Let’s fall the thought of machine packages,
and let’s undertake the self-contained binary executable
because the fresh unit of machine distribution!

In model machine distribution

AKA “if truth be told free without a-commercials apps retailer”
of the Linux and BSD worlds.
(Even supposing it remains to gaze for a methodology long the “no-commercials”
statement will retain…)

One of many well-known differentiators between Linux and BSD’s
when put next to Dwelling windows (and to a diploma OSX) is the
bundle manager
that fulfills about a vital duties:

  • discovery —
    shopping for machine packages (mostly start-source)
    that are identified to work on one’s machine;

  • fetching —
    downloading (and verifying the signature of)
    the entire recordsdata required to run the machine on one’s machine,
    in most cases in the invent of bundled packages
    (thus the name of “bundle manager”);
    and it does this no longer simply for the explicit machine recordsdata
    (mainly executables, libraries, sources, or documentation),
    but furthermore other dependent recordsdata
    (mainly other libraries or sources);

  • deployment —
    inserting in, updating,
    and to a diploma configuring
    (mainly thru installation hooks)
    each and each the explicit machine
    and its (far too many extra in most cases than no longer) dependencies;

  • but, most importantly, solving Sudoku
    provided that many bundle managers are
    SAT solvers,
    one would possibly maybe simply cheat at Sudoku
    and let the bundle manager clear up the puzzle,
    supplied that one is able to particular it by methodology of dependency constraints;

I repeatedly take into accout with enormous alarm
the time after I was utilizing Dwelling windows and I had to reinstall it:
win the “set up kits”,
each and each for machine and drivers,
which extra in most cases than no longer had been
extra cherished than grandmas jewellery
attributable to these had been gripping indispensable executables
chanced on handiest on the CD that came with the enlargement card;
then sit down thru unending sessions of next-next-next wizards;
rinse and repeat each and each 6 months,
or except it crashed bigger than 5 times a day…
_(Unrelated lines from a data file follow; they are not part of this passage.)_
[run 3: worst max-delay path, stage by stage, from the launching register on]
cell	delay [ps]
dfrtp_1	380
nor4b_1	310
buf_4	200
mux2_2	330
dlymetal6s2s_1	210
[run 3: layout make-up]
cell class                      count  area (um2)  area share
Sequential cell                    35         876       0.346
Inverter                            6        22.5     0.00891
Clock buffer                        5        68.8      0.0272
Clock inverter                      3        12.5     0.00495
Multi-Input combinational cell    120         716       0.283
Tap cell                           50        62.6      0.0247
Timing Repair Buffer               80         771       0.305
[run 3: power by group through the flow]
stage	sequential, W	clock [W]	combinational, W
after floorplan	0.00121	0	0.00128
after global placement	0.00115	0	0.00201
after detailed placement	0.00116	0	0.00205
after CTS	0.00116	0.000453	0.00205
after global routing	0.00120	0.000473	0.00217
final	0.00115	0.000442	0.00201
`src/rtl/tetris_vga_render.sv`:
```
// ============================================================================
//  Module   : tetris_vga_render
//  Purpose  : Display-side reader of the Tetris playfield. Generates VGA
//             timing (1024x768@60 Hz at 65 MHz by default), snapshots the
//             board and falling-piece cells once per frame, and renders
//             border, grid, locked cells and falling piece through a
//             3-stage pixel pipeline.
//  Ports    : Clk          - pixel clock
//             Rst          - synchronous active-high reset
//             Game[251:0]  - board, bit row*14+col
//             Cur_1..Cur_4 - falling-piece cell indices (>251 = no cell)
//             Hsync, Vsync - active-low syncs
//             De           - visible-area data enable
//             Rgb[7:0]     - pixel colour {R[2:0],G[2:0],B[1:0]}
//             Frame_Start  - one-cycle pulse aligned with the snapshot
//  Revision : 1.0 - initial release
// ============================================================================
`default_nettype none

module tetris_vga_render #(
  parameter int         BOARD_X0  = 288,
  parameter int         BOARD_Y0  = 96,
  parameter int         BORDER_W  = 4,
  parameter logic [7:0] C_BG      = 8'h00,
  parameter logic [7:0] C_GRID    = 8'h25,
  parameter logic [7:0] C_LOCK    = 8'hDB,
  parameter logic [7:0] C_PIECE   = 8'hFC,
  parameter logic [7:0] C_BORDER  = 8'hFF,
  parameter int         H_VISIBLE = 1024,
  parameter int         H_FRONT   = 24,
  parameter int         H_SYNC    = 136,
  parameter int         H_BACK    = 160,
  parameter int         V_VISIBLE = 768,
  parameter int         V_FRONT   = 3,
  parameter int         V_SYNC    = 6,
  parameter int         V_BACK    = 29
) (
  input  logic         Clk,
  input  logic         Rst,
  input  logic [251:0] Game,
  input  logic [7:0]   Cur_1,
  input  logic [7:0]   Cur_2,
  input  logic [7:0]   Cur_3,
  input  logic [7:0]   Cur_4,
  output logic         Hsync,
  output logic         Vsync,
  output logic         De,
  output logic [7:0]   Rgb,
  output logic         Frame_Start
);

  localparam int c_H_TOTAL  = H_VISIBLE + H_FRONT + H_SYNC + H_BACK;
  localparam int c_V_TOTAL  = V_VISIBLE + V_FRONT + V_SYNC + V_BACK;
  localparam int c_HS_START = H_VISIBLE + H_FRONT;
  localparam int c_VS_START = V_VISIBLE + V_FRONT;
  localparam int c_BOARD_W  = 448;  // 14 columns x 32 px
  localparam int c_BOARD_H  = 576;  // 18 rows x 32 px

  // ---------------------------------------------------------------- counters
  logic [10:0] r_h_cnt, r_v_cnt;

  always_ff @(posedge Clk) begin
    if (Rst) begin
      r_h_cnt <= '0;
      r_v_cnt <= '0;
    end else if (r_h_cnt == 11'(c_H_TOTAL - 1)) begin
      r_h_cnt <= '0;
      r_v_cnt <= (r_v_cnt == 11'(c_V_TOTAL - 1)) ? '0 : r_v_cnt + 11'd1;
    end else begin
      r_h_cnt <= r_h_cnt + 11'd1;
    end
  end

  // ---------------------------------------------------------------- snapshot
  // Taken at the first blank line so the whole visible frame sees one state.
  logic            w_snap;
  logic [251:0]    r_sh_game;
  logic [3:0][7:0] r_sh_cur;

  assign w_snap = (r_h_cnt == 11'd0) && (r_v_cnt == 11'(V_VISIBLE));

  always_ff @(posedge Clk) begin
    if (Rst) begin
      r_sh_game <= '0;
      r_sh_cur  <= {4{8'hFF}};
    end else if (w_snap) begin
      r_sh_game <= Game;
      r_sh_cur  <= {Cur_4, Cur_3, Cur_2, Cur_1};
    end
  end

  // ---------------------------------------------------------------- stage 1
  logic [10:0] w_dx, w_dy;
  logic        w_in_board, w_in_frame, w_de, w_hs, w_vs;

  assign w_dx       = r_h_cnt - 11'(BOARD_X0);
  assign w_dy       = r_v_cnt - 11'(BOARD_Y0);
  assign w_in_board = (w_dx < 11'(c_BOARD_W)) && (w_dy < 11'(c_BOARD_H));
  // Frame extent compared on un-offset counters; the extra bit keeps
  // h + BORDER_W from wrapping near the right edge of the counter range.
  assign w_in_frame = (({1'b0, r_h_cnt} + 12'(BORDER_W)) >= 12'(BOARD_X0)) &&
                      (r_h_cnt < 11'(BOARD_X0 + c_BOARD_W + BORDER_W)) &&
                      (({1'b0, r_v_cnt} + 12'(BORDER_W)) >= 12'(BOARD_Y0)) &&
                      (r_v_cnt < 11'(BOARD_Y0 + c_BOARD_H + BORDER_W));
  assign w_de = (r_h_cnt < 11'(H_VISIBLE)) && (r_v_cnt < 11'(V_VISIBLE));
  assign w_hs = !((r_h_cnt >= 11'(c_HS_START)) && (r_h_cnt < 11'(c_HS_START + H_SYNC)));
  assign w_vs = !((r_v_cnt >= 11'(c_VS_START)) && (r_v_cnt < 11'(c_VS_START + V_SYNC)));

  logic       r1_de, r1_hs, r1_vs, r1_fs, r1_in_board, r1_in_border, r1_gap;
  logic [3:0] r1_col;
  logic [4:0] r1_row;

  always_ff @(posedge Clk) begin
    if (Rst) begin
      r1_de        <= 1'b0;
      r1_hs        <= 1'b1;
      r1_vs        <= 1'b1;
      r1_fs        <= 1'b0;
      r1_in_board  <= 1'b0;
      r1_in_border <= 1'b0;
      r1_gap       <= 1'b0;
      r1_col       <= '0;
      r1_row       <= '0;
    end else begin
      r1_de        <= w_de;
      r1_hs        <= w_hs;
      r1_vs        <= w_vs;
      r1_fs        <= w_snap;
      r1_in_board  <= w_in_board;
      r1_in_border <= w_in_frame && !w_in_board;
      r1_gap       <= (w_dx[4:0] == 5'd0) || (w_dy[4:0] == 5'd0);
      r1_col       <= w_dx[8:5];
      r1_row       <= w_dy[9:5];
    end
  end

  // ---------------------------------------------------------------- stage 2
  logic [7:0] w_idx;
  logic       w_lock, w_piece;

  // Outside the board the index can exceed 251; the guard keeps the board
  // select in range and the result is masked by in_board later anyway.
  assign w_idx  = ({3'b000, r1_row} * 8'd14) + {4'b0000, r1_col};
  assign w_lock = (w_idx <= 8'd251) ? r_sh_game[w_idx] : 1'b0;

  always_comb begin
    w_piece = 1'b0;
    for (int i = 0; i < 4; i++) begin
      if ((r_sh_cur[i] <= 8'd251) && (r_sh_cur[i] == w_idx)) w_piece = 1'b1;
    end
  end

  logic r2_de, r2_hs, r2_vs, r2_fs, r2_in_board, r2_in_border, r2_gap;
  logic r2_lock, r2_piece;

  always_ff @(posedge Clk) begin
    if (Rst) begin
      r2_de        <= 1'b0;
      r2_hs        <= 1'b1;
      r2_vs        <= 1'b1;
      r2_fs        <= 1'b0;
      r2_in_board  <= 1'b0;
      r2_in_border <= 1'b0;
      r2_gap       <= 1'b0;
      r2_lock      <= 1'b0;
      r2_piece     <= 1'b0;
    end else begin
      r2_de        <= r1_de;
      r2_hs        <= r1_hs;
      r2_vs        <= r1_vs;
      r2_fs        <= r1_fs;
      r2_in_board  <= r1_in_board;
      r2_in_border <= r1_in_border;
      r2_gap       <= r1_gap;
      r2_lock      <= w_lock;
      r2_piece     <= w_piece;
    end
  end

  // ---------------------------------------------------------------- stage 3
  logic [7:0] w_rgb;

  always_comb begin
    w_rgb = 8'h00;
    if (!r2_de)             w_rgb = 8'h00;
    else if (r2_in_border)  w_rgb = C_BORDER;
    else if (!r2_in_board)  w_rgb = C_BG;
    else if (r2_piece)      w_rgb = r2_gap ? C_BG : C_PIECE;
    else if (r2_lock)       w_rgb = r2_gap ? C_BG : C_LOCK;
    else                    w_rgb = r2_gap ? C_GRID : C_BG;
  end

  always_ff @(posedge Clk) begin
    if (Rst) begin
      Hsync       <= 1'b1;
      Vsync       <= 1'b1;
      De          <= 1'b0;
      Rgb         <= 8'h00;
      Frame_Start <= 1'b0;
    end else begin
      Hsync       <= r2_hs;
      Vsync       <= r2_vs;
      De          <= r2_de;
      Rgb         <= w_rgb;
      Frame_Start <= r2_fs;
    end
  end

endmodule

`default_nettype wire

```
And, if it weren’t for Homebrew,
OSX users would suffer from the identical destiny on every fresh set up…

Also, I was lately made aware that there would possibly maybe be
Chocolatey for Dwelling windows,
that appears to bear ~9K packages accessible.

Sustainability of the gap-quo

Unfortunately, especially as of unhurried, sigh for the last 4 or 5 years,
things bear began to regress on the bundle administration front…
(No, it will not be the Sudoku solving skill, it be aloof there,
and it appears necessary for any non-trivial distribution-wide enhance…)

Or no longer it is that one, especially when working in a developer capability,
can’t repeatedly win the machine packages one is making an strive to search out
(and no longer handiest the most fresh model, but any model thereof).

Granted, for most distributions
— Debian, ArchLinux, Gentoo, FreeBSD, OpenBSD, and plenty others.,
and to a diploma OpenSUSE, Ubuntu, Fedora, and plenty others. —
bundle repositories are maintained completely by volunteers,
who, of their spare time, and with out any compensation
(moreover complaints that they obtain no longer construct adequate),
prefer to assist up with the upstream liberate cycle:
patch, originate, take a look at, normally doc, bundle, liberate, and plenty others.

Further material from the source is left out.